*EXERCISE DESCRIPTION:*
Make a word-for-word copy of the entries below from their first line through the line with "export CORE_ASPECT_RATIO = 1.2", and add nothing.

*INFORMATION SUPPLIED:*
<file path="config.mk">
export PLATFORM = sky130hd
export DESIGN_NAME = serial_rx_ctrl
export DESIGN_NICKNAME = d
export VERILOG_FILES = /design/src/rtl/serial_pkg.sv /design/src/rtl/serial_bit_timer.sv /design/src/rtl/serial_rx_ctrl.sv
export SDC_FILE = /design/constraint.sdc
export NUM_CORES = 1
export LEC_CHECK = 0
export CAP_MARGIN = 20
export CORE_ASPECT_RATIO = 1.2
export CORE_UTILIZATION = 40
export DETAILED_ROUTE_END_ITERATION = 10
export GPL_TIMING_DRIVEN = 0
export PLACE_DENSITY = 0.56
export SLEW_MARGIN = 10
export SYNTH_ARGS = -nofsm -noshare
export SYNTH_HDL_FRONTEND = slang
export SYNTH_SLANG_ARGS = --single-unit
</file>
<file path="constraint.sdc">
create_clock -name clk -period 5 [get_ports clk]
set_input_delay 0.75 -clock clk [delete_from_list [all_inputs] [get_ports clk]]
set_output_delay 0.75 -clock clk [all_outputs]
set_load 0.02 [all_outputs]
</file>
<file path="src/rtl/serial_pkg.sv">
// Shared types and helpers for the serial receive path.
// Latency: n/a (package only).
// Backpressure: n/a (package only).
package serial_pkg;

    // Line level while nothing is being transmitted
    localparam logic IDLE_LEVEL = 1'b1;

    // Receive sequencer states
    typedef enum logic [2:0] {
        IDLE,
        START,
        DATA,
        PARITY,
        STOP,
        BREAK
    } rx_state_t;

    // Bits needed to hold values 0..value-1
    function automatic int clog2(input int value);
        int width;
        width = 0;
        for (int i = 0; i < 31; i++) begin
            if ((1 << i) < value) begin
                width = i + 1;
            end
        end
        return width;
    endfunction

endpackage

</file>
<file path="src/rtl/serial_bit_timer.sv">
// Phase counter for one serial bit: 0..CLKS_PER_BIT-1 with half-bit and full-bit ticks.
// Latency: ticks are combinational decodes of the counter; reload takes effect on the next edge.
// Backpressure: none, free-running while reload is low.
module serial_bit_timer #(
    parameter int CLKS_PER_BIT = 16
) (
    input  logic clk,
    input  logic rst,
    input  logic reload,
    output logic half_tick,
    output logic full_tick
);
    import serial_pkg::*;

    localparam int PW = clog2(CLKS_PER_BIT);
    localparam logic [PW-1:0] HALF_LAST = PW'(CLKS_PER_BIT / 2 - 1);
    localparam logic [PW-1:0] FULL_LAST = PW'(CLKS_PER_BIT - 1);

    logic [PW-1:0] phase;

    // Count through one bit period; a reload or the terminal count restarts at zero
    always_ff @(posedge clk or posedge rst) begin
        if (rst) begin
            phase <= '0;
        end else if (reload || (phase == FULL_LAST)) begin
            phase <= '0;
        end else begin
            phase <= phase + 1'b1;
        end
    end

    assign half_tick = (phase == HALF_LAST);
    assign full_tick = (phase == FULL_LAST);

endmodule

</file>
<file path="src/rtl/serial_rx_ctrl.sv">
// Serial receive sequencer: start detect, mid-bit sampling, LSB-first shift, one-entry output buffer.
// Latency: out_valid rises on the stop-bit sample edge, (DATA_BITS+1.5)*CLKS_PER_BIT+3 clk after the start edge.
// Backpressure: a full buffer without out_ready drops the new byte and pulses overrun.
// Optional even-parity bit between data and stop: define SERIAL_RX_PARITY_EN.
module serial_rx_ctrl #(
    parameter int CLKS_PER_BIT = 16,
    parameter int DATA_BITS    = 8
) (
    input  logic                 clk,
    input  logic                 rst,
    input  logic                 rxd,
    output logic [DATA_BITS-1:0] out_data,
    output logic                 out_valid,
    input  logic                 out_ready,
    output logic                 busy,
    output logic                 frame_err,
    output logic                 overrun,
    output logic                 parity_err
);
    import serial_pkg::*;

    localparam int BW = clog2(DATA_BITS + 1);
    localparam logic [BW-1:0] LAST_BIT = BW'(DATA_BITS - 1);

    logic                 rx_meta;
    logic                 rx;
    rx_state_t            state;
    logic [BW-1:0]        bit_cnt;
    logic [DATA_BITS-1:0] shreg;
    logic                 half_tick;
    logic                 full_tick;
    logic                 reload;
    logic                 stop_sample;
    logic                 deliver;
    logic                 par_bad;

    // Two-flop synchronizer for the asynchronous line, resting at the idle level
    always_ff @(posedge clk or posedge rst) begin
        if (rst) begin
            rx_meta <= IDLE_LEVEL;
            rx      <= IDLE_LEVEL;
        end else begin
            rx_meta <= rxd;
            rx      <= rx_meta;
        end
    end

    // The timer is held at zero while idle or waiting out a break, and restarted when
    // the start bit is confirmed; DATA/PARITY/STOP entries coincide with the natural
    // wrap at the full-bit tick, so every state starts its bit period from phase zero.
    assign reload = (state == IDLE) || (state == BREAK) || ((state == START) && half_tick);

    serial_bit_timer #(
        .CLKS_PER_BIT(CLKS_PER_BIT)
    ) u_bit_timer (
        .clk      (clk),
        .rst      (rst),
        .reload   (reload),
        .half_tick(half_tick),
        .full_tick(full_tick)
    );

    assign busy        = (state != IDLE);
    assign stop_sample = (state == STOP) && full_tick;
    assign deliver     = stop_sample && (rx == IDLE_LEVEL) && !par_bad;

    // Frame sequencer: start qualification, data shifting, stop check, break wait
    always_ff @(posedge clk or posedge rst) begin
        if (rst) begin
            state     <= IDLE;
            bit_cnt   <= '0;
            shreg     <= '0;
            frame_err <= 1'b0;
        end else begin
            frame_err <= 1'b0;
            case (state)
                IDLE: begin
                    if (rx != IDLE_LEVEL) begin
                        state <= START;
                    end
                end
                START: begin
                    if (half_tick) begin
                        if (rx != IDLE_LEVEL) begin
                            state   <= DATA;
                            bit_cnt <= '0;
                        end else begin
                            // Line went back high before mid-start: treat as a glitch
                            state <= IDLE;
                        end
                    end
                end
                DATA: begin
                    if (full_tick) begin
                        // Line order is LSB first, so each new bit enters at the top
                        shreg   <= {rx, shreg[DATA_BITS-1:1]};
                        bit_cnt <= bit_cnt + 1'b1;
                        if (bit_cnt == LAST_BIT) begin
`ifdef SERIAL_RX_PARITY_EN
                            state <= PARITY;
`else
                            state <= STOP;
`endif
                        end
                    end
                end
                PARITY: begin
                    if (full_tick) begin
                        state <= STOP;
                    end
                end
                STOP: begin
                    if (full_tick) begin
                        if (rx == IDLE_LEVEL) begin
                            state <= IDLE;
                        end else begin
                            frame_err <= 1'b1;
                            state     <= BREAK;
                        end
                    end
                end
                BREAK: begin
                    // A line held low must return high before a new start is accepted
                    if (rx == IDLE_LEVEL) begin
                        state <= IDLE;
                    end
                end
                default: begin
                    state <= IDLE;
                end
            endcase
        end
    end

`ifdef SERIAL_RX_PARITY_EN
    // Even parity over data plus parity bit; verdict is held until the stop-bit sample
    always_ff @(posedge clk or posedge rst) begin
        if (rst) begin
            par_bad    <= 1'b0;
            parity_err <= 1'b0;
        end else begin
            parity_err <= stop_sample && par_bad;
            if ((state == PARITY) && full_tick) begin
                par_bad <= ((^shreg) != rx);
            end
        end
    end
`else
    assign par_bad    = 1'b0;
    assign parity_err = 1'b0;
`endif

    // One-entry output buffer: load on a good frame if empty or drained this cycle
    always_ff @(posedge clk or posedge rst) begin
        if (rst) begin
            out_data  <= '0;
            out_valid <= 1'b0;
            overrun   <= 1'b0;
        end else begin
            overrun <= 1'b0;
            if (deliver && (!out_valid || out_ready)) begin
                out_data  <= shreg;
                out_valid <= 1'b1;
            end else begin
                if (deliver) begin
                    overrun <= 1'b1;
                end
                if (out_valid && out_ready) begin
                    out_valid <= 1'b0;
                end
            end
        end
    end

endmodule

</file>
==> src/rtl/spi_flash_arbiter_if.sv <==
// rtl/spi_flash_arbiter_if.sv - requester, flash-pin and status signals of the SPI flash arbiter
interface spi_flash_arbiter_if;
  logic [1:0] req;
  logic [1:0] gnt;
  logic [1:0] m_csel;
  logic [1:0] m_clk;
  logic [1:0] m_mosi;
  logic [1:0] m_miso;
  logic       flash_csel;
  logic       flash_clk;
  logic       flash_mosi;
  logic       flash_miso;
  logic       busy;
  logic       timeout;

  modport slave (
    input  req, m_csel, m_clk, m_mosi, flash_miso,
    output gnt, m_miso, flash_csel, flash_clk, flash_mosi, busy, timeout
  );

  modport master (
    output req, m_csel, m_clk, m_mosi, flash_miso,
    input  gnt, m_miso, flash_csel, flash_clk, flash_mosi, busy, timeout
  );
endinterface

==> src/rtl/spi_flash_arbiter.sv <==
// rtl/spi_flash_arbiter.sv - two-port round-robin owner of the SPI flash pins with CS gap and hold watchdog
module spi_flash_arbiter #(
  parameter int CS_GAP_CYCLES   = 4,
  parameter int MAX_HOLD_CYCLES = 0,
  parameter int HOLD_WIDTH      = 24
) (
  input  logic                clk_48mhz,
  input  logic                resetn,
  spi_flash_arbiter_if.slave  bus
);

  localparam int GAP_LOAD = (CS_GAP_CYCLES < 1) ? 1 : CS_GAP_CYCLES;
  localparam int GAP_W    = $clog2(GAP_LOAD + 1);
  localparam logic [GAP_W-1:0] GAP_INIT = GAP_W'(GAP_LOAD);
  localparam bit WDOG_EN = (MAX_HOLD_CYCLES != 0);
  localparam logic [HOLD_WIDTH-1:0] HOLD_LAST =
      WDOG_EN ? HOLD_WIDTH'(MAX_HOLD_CYCLES - 1) : '0;

  typedef enum logic [1:0] {IDLE, OWN, GAP} state_t;

  state_t                state;
  logic                  owner;
  logic                  last_owner;
  logic [1:0]            gnt_r;
  logic [1:0]            lockout;
  logic                  timeout_r;
  logic [GAP_W-1:0]      gap_cnt;
  logic [HOLD_WIDTH-1:0] hold_cnt;

  logic [1:0] eligible;
  logic       pick;
  logic       own;
  logic [1:0] miso_mux;

  assign eligible = bus.req & ~lockout;
  assign own      = (state == OWN);

  // On a tie the port that did not own the bus last time wins.
  always_comb begin
    pick = eligible[1];
    if (eligible == 2'b11) pick = ~last_owner;
  end

  always_ff @(posedge clk_48mhz) begin
    if (!resetn) begin
      state      <= IDLE;
      owner      <= 1'b0;
      last_owner <= 1'b1;
      gnt_r      <= 2'b00;
      lockout    <= 2'b00;
      timeout_r  <= 1'b0;
      gap_cnt    <= '0;
      hold_cnt   <= '0;
    end else begin
      timeout_r <= 1'b0;
      lockout   <= lockout & bus.req;
      case (state)
        IDLE: begin
          if (|eligible) begin
            owner      <= pick;
            last_owner <= pick;
            gnt_r      <= pick ? 2'b10 : 2'b01;
            hold_cnt   <= '0;
            state      <= OWN;
          end
        end
        OWN: begin
          hold_cnt <= hold_cnt + HOLD_WIDTH'(1);
          // A voluntary release takes priority over a coincident watchdog expiry.
          if (!bus.req[owner]) begin
            gnt_r   <= 2'b00;
            gap_cnt <= GAP_INIT;
            state   <= GAP;
          end else if (WDOG_EN && (hold_cnt == HOLD_LAST)) begin
            gnt_r          <= 2'b00;
            timeout_r      <= 1'b1;
            lockout[owner] <= 1'b1;
            gap_cnt        <= GAP_INIT;
            state          <= GAP;
          end
        end
        GAP: begin
          if (gap_cnt <= GAP_W'(1)) begin
            gap_cnt <= '0;
            state   <= IDLE;
          end else begin
            gap_cnt <= gap_cnt - GAP_W'(1);
          end
        end
        default: begin
          gnt_r <= 2'b00;
          state <= IDLE;
        end
      endcase
    end
  end

  always_comb begin
    miso_mux = 2'b11;
    if (own) miso_mux[owner] = bus.flash_miso;
  end

  assign bus.flash_csel = own ? bus.m_csel[owner] : 1'b1;
  assign bus.flash_clk  = own ? bus.m_clk[owner]  : 1'b0;
  assign bus.flash_mosi = own ? bus.m_mosi[owner] : 1'b0;
  assign bus.m_miso     = miso_mux;
  assign bus.gnt        = gnt_r;
  assign bus.busy       = (state != IDLE);
  assign bus.timeout    = timeout_r;

endmodule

*OUTPUT FOR THIS TASK:*
<file path="config.mk">
export PLATFORM = sky130hd
export DESIGN_NAME = serial_rx_ctrl
export DESIGN_NICKNAME = d
export VERILOG_FILES = /design/src/rtl/serial_pkg.sv /design/src/rtl/serial_bit_timer.sv /design/src/rtl/serial_rx_ctrl.sv
export SDC_FILE = /design/constraint.sdc
export NUM_CORES = 1
export LEC_CHECK = 0
export CAP_MARGIN = 20
export CORE_ASPECT_RATIO = 1.2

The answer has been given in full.